DATA FOR REVIEW
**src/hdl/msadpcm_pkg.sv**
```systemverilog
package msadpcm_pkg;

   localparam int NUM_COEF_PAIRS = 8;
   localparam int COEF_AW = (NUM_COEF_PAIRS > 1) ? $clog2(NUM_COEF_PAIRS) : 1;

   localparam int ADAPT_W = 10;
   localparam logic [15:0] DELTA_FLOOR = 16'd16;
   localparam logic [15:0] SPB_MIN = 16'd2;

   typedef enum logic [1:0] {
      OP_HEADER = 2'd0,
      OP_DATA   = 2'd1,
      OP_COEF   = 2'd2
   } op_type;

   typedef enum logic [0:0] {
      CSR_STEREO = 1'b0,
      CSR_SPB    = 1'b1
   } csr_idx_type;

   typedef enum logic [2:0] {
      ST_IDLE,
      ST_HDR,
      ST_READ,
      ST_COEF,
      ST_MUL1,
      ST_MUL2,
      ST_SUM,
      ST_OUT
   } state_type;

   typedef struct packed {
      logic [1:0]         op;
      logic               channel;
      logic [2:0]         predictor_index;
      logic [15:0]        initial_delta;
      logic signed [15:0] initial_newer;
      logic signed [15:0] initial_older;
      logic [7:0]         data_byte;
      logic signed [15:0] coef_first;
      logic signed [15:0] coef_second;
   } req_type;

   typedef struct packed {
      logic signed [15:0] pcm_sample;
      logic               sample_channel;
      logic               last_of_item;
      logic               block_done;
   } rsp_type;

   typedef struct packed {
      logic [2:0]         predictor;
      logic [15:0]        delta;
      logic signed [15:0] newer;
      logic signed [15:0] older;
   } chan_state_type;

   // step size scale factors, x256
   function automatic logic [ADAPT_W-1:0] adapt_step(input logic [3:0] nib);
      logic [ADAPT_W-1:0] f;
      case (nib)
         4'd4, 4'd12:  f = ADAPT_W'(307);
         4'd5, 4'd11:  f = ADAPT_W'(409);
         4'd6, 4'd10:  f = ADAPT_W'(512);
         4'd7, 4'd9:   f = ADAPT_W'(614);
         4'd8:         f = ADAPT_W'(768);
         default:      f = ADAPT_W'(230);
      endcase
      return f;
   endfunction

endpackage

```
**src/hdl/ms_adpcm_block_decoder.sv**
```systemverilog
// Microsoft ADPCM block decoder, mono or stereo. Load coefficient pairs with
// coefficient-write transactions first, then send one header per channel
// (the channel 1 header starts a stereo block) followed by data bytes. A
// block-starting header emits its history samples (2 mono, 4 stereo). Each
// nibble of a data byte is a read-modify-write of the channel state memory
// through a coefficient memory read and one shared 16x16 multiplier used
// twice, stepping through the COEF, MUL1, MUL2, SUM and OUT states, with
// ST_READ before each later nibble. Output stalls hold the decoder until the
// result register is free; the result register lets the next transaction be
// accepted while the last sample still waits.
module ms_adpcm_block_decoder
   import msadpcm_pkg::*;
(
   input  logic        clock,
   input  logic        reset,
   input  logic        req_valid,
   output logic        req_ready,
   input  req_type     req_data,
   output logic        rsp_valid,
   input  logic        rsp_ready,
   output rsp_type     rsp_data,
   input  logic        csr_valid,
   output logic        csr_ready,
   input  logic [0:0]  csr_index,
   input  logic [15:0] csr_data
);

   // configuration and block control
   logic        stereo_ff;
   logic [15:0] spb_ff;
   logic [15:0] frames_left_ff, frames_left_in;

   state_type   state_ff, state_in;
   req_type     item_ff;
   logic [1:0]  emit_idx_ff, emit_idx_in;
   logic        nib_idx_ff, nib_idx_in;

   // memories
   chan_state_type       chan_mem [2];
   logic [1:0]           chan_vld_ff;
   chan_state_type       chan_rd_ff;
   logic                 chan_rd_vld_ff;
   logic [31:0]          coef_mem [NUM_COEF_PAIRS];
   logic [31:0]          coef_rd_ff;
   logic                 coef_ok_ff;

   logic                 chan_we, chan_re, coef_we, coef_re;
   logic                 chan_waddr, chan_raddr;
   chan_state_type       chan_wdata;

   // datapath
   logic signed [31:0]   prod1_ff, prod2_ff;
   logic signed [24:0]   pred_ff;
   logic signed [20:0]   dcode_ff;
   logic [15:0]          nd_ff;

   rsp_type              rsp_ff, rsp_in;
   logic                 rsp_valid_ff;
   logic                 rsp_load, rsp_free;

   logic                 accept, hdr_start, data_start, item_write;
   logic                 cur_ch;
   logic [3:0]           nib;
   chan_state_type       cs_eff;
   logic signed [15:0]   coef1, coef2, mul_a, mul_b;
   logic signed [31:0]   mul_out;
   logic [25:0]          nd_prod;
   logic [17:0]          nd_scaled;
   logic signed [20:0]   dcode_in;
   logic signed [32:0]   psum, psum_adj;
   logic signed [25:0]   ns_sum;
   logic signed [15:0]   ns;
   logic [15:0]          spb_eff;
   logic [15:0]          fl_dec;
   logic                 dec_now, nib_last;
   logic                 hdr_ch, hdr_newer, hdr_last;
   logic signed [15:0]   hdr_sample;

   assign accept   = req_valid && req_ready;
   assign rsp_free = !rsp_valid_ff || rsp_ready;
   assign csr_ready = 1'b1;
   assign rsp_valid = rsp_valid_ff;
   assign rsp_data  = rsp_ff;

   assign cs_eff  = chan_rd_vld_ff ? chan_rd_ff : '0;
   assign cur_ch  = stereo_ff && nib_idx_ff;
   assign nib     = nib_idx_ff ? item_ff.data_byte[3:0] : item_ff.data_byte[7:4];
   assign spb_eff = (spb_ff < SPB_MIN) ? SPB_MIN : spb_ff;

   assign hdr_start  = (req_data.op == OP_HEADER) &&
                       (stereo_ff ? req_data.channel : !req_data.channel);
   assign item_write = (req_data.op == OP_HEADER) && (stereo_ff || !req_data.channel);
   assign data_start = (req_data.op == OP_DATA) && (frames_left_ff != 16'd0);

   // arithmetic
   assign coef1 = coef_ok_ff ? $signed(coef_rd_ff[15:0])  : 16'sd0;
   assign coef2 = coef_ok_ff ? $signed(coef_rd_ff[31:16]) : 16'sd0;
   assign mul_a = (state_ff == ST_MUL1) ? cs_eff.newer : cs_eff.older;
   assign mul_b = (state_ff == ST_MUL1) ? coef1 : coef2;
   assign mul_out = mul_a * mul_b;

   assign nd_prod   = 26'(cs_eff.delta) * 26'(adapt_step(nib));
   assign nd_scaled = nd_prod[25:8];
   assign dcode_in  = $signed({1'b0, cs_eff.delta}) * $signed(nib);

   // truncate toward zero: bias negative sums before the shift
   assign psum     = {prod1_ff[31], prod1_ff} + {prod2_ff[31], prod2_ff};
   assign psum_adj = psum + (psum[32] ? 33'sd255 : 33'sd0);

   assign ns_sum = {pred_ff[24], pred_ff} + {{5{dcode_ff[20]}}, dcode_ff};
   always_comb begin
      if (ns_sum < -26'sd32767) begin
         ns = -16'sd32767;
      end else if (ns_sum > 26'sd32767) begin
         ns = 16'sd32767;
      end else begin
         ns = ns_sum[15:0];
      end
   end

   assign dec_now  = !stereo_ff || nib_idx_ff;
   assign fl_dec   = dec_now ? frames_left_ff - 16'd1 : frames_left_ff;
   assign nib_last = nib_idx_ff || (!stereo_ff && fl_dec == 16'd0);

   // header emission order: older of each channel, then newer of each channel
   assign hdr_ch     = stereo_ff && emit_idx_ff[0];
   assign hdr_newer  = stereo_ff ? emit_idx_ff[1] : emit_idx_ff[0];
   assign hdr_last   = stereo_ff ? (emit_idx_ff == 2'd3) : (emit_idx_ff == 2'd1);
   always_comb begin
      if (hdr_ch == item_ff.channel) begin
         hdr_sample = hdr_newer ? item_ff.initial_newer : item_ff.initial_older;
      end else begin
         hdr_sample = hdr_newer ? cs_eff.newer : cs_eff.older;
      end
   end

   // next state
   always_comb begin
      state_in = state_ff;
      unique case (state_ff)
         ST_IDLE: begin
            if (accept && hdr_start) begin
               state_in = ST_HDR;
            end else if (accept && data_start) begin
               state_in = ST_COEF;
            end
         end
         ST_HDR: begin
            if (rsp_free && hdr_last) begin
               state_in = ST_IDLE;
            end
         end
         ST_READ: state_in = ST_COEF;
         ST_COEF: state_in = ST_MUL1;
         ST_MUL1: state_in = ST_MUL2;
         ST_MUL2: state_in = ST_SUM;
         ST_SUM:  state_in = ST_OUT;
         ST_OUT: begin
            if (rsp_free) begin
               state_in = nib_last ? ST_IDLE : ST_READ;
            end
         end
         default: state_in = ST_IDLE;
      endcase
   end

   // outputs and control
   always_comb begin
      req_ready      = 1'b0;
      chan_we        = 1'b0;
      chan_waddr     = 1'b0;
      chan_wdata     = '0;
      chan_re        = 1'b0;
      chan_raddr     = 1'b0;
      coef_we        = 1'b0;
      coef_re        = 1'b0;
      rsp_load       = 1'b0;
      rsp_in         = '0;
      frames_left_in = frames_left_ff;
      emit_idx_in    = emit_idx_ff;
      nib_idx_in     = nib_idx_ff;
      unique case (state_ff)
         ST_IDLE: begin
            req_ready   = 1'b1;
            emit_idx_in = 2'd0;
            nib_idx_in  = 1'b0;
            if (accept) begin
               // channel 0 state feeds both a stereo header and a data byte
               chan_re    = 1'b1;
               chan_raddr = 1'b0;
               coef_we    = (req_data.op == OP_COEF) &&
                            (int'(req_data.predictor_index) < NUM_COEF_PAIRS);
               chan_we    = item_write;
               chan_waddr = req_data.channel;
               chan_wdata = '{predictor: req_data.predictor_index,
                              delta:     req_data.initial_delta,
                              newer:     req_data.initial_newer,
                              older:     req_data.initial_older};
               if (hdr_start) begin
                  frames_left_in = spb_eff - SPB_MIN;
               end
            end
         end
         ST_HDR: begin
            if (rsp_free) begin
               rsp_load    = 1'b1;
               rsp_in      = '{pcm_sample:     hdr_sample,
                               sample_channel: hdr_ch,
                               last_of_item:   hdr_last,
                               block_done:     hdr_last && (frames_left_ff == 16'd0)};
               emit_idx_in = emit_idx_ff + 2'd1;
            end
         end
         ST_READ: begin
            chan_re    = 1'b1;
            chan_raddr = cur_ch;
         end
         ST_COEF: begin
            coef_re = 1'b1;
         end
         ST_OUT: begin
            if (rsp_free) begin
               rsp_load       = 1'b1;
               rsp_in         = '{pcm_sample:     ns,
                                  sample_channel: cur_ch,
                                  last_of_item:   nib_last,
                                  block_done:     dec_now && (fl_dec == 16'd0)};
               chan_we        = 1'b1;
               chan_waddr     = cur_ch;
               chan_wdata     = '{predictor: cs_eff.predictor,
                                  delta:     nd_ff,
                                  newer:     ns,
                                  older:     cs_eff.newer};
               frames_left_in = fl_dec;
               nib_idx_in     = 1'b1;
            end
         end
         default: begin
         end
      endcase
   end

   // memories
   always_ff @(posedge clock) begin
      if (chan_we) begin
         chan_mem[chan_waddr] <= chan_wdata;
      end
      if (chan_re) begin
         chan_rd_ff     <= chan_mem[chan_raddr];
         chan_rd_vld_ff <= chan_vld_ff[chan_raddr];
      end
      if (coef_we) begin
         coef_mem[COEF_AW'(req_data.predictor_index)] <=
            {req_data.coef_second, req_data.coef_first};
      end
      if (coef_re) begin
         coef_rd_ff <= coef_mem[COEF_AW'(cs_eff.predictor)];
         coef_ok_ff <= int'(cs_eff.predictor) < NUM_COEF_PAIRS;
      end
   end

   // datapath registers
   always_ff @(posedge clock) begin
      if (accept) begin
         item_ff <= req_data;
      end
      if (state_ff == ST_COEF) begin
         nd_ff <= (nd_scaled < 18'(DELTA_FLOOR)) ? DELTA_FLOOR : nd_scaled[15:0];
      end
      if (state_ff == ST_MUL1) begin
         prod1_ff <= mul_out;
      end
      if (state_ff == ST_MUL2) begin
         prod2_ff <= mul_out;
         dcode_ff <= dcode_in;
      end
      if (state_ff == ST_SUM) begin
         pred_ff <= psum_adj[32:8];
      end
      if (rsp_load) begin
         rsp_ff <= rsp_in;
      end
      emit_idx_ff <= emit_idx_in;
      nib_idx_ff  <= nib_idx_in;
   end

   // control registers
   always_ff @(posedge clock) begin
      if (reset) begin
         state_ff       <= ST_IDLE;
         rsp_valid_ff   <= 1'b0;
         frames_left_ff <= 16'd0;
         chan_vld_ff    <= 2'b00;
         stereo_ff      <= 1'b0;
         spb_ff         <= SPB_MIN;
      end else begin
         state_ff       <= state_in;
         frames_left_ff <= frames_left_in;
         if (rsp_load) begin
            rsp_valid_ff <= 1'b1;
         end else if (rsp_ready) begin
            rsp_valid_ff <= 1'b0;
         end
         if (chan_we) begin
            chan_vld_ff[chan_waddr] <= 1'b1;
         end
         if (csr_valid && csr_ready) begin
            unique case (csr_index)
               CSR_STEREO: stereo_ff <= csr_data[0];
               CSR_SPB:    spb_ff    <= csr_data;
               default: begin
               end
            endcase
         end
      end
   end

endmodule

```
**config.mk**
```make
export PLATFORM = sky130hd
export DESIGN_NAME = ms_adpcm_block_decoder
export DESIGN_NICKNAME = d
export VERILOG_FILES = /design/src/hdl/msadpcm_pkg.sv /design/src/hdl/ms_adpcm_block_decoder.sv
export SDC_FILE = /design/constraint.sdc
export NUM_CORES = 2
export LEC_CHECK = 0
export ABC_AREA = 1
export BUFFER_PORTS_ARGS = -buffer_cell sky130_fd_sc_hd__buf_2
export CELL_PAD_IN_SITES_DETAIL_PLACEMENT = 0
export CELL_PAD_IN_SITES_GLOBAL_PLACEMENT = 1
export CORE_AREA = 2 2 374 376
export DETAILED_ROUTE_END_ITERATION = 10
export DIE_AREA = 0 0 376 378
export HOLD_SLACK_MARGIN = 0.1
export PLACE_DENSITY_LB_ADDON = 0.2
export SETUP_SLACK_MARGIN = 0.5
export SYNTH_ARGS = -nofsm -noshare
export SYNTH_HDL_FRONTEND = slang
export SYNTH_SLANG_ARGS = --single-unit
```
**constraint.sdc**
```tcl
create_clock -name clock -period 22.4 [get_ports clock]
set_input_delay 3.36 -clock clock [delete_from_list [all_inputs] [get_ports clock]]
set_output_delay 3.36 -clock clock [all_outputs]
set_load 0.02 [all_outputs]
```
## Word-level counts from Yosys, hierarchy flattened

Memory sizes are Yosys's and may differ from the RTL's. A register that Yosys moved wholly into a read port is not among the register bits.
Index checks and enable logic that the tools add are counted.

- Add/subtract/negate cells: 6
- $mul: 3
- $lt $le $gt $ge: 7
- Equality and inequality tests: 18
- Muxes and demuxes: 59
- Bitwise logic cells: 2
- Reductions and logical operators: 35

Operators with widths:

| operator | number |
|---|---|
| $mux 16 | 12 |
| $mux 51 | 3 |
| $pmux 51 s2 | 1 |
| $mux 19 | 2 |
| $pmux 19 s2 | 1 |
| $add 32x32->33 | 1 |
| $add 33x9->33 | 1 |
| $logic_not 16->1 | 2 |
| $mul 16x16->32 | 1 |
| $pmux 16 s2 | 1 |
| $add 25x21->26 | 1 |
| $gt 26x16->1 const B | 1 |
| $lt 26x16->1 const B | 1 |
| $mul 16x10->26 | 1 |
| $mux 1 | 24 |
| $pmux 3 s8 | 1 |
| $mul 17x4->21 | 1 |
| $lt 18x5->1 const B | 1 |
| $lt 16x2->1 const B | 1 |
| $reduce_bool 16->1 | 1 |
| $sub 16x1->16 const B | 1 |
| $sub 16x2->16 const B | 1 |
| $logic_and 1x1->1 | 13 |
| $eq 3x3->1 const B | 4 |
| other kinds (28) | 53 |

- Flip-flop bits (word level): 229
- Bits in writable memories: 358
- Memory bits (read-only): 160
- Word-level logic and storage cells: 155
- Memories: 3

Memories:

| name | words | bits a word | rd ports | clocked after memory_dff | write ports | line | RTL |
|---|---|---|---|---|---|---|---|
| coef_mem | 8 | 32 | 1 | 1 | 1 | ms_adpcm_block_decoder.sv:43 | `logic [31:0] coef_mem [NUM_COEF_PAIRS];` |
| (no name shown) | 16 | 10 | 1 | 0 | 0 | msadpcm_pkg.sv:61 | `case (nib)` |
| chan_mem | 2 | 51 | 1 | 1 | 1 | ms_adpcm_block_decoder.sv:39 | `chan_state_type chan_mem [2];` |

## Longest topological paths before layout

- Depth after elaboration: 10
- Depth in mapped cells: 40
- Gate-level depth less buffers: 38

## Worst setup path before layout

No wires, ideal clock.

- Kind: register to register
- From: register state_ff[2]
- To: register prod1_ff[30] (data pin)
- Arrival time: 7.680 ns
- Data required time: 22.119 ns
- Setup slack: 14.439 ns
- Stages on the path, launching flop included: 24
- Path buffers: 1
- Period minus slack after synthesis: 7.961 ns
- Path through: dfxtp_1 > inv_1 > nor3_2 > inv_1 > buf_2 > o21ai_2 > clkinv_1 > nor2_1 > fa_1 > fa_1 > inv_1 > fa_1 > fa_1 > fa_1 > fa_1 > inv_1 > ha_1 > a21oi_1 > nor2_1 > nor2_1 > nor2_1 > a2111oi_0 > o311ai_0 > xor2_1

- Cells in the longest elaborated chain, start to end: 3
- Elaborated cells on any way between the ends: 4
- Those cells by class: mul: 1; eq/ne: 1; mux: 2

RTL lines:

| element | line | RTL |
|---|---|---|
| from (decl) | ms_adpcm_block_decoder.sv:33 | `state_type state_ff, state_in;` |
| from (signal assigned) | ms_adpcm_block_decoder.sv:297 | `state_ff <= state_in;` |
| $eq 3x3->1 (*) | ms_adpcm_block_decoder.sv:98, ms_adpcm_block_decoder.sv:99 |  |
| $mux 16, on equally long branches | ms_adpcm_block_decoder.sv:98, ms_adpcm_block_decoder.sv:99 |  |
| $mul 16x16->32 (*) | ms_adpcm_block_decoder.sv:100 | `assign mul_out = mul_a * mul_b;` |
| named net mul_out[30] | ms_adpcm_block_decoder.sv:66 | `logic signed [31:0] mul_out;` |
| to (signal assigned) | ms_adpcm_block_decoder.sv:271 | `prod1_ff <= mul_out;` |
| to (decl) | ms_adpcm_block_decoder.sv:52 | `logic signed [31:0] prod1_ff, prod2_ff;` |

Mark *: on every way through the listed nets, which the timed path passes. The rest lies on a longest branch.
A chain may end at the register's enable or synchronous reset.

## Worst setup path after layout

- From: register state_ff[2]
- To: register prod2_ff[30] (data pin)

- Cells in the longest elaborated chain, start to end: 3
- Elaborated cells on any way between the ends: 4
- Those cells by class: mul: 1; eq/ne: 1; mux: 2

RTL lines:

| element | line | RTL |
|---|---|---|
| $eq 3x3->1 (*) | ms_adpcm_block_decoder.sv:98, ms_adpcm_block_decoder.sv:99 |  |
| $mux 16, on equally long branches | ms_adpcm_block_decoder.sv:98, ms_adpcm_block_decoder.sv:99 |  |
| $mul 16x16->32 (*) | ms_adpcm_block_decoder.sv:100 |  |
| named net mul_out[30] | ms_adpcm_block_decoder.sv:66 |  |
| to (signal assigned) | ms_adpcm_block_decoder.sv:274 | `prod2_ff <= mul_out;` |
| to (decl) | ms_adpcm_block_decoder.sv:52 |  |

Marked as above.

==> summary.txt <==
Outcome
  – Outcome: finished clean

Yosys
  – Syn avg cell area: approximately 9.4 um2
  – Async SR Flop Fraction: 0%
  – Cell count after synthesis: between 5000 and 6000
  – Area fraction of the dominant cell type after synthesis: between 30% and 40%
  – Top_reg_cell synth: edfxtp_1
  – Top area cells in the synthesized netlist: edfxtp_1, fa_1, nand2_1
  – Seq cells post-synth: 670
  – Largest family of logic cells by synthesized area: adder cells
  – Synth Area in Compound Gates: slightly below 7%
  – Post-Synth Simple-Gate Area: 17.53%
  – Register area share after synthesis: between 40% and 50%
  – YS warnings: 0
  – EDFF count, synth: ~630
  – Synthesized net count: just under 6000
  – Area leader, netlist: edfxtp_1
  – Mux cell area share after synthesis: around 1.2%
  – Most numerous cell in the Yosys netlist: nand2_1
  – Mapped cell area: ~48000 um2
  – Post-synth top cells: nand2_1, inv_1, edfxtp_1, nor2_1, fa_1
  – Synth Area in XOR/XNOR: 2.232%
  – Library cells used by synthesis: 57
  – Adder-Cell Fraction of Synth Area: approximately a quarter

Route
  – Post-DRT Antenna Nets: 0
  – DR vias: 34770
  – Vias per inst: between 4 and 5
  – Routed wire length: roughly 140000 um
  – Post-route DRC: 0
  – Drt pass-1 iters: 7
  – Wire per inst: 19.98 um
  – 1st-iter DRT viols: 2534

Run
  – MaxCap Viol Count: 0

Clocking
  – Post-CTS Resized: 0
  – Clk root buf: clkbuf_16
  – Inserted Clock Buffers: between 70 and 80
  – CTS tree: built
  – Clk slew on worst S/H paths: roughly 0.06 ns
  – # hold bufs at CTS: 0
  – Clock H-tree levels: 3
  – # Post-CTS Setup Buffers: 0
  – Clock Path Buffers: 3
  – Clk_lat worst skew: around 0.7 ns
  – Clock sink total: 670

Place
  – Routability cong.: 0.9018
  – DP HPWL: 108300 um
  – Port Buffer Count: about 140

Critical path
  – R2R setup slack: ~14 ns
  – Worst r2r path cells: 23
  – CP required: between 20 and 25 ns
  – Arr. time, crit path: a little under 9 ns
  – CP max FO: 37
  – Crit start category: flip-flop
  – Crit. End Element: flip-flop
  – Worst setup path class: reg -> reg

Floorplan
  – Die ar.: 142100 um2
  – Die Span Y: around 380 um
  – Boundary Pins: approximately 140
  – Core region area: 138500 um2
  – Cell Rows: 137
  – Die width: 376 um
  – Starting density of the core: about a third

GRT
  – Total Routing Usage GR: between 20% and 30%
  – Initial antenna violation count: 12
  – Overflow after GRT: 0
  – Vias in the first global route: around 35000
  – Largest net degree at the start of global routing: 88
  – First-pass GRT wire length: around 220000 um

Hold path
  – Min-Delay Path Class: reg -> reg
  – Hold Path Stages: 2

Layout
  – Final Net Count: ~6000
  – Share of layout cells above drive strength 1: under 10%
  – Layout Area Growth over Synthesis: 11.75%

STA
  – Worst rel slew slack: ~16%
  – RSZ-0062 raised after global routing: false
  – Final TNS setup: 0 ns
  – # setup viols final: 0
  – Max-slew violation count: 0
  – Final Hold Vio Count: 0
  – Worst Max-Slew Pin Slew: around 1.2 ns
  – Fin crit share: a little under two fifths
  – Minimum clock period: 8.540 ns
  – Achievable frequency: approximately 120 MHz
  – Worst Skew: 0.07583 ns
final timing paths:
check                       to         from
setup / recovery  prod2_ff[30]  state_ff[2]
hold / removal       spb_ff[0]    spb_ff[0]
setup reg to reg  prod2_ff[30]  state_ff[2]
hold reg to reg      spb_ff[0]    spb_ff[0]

PROBLEM DETAILS
Look over the entries above and say how many lines contain "with"; give only the number.

ANSWER TO THE EXERCISE
3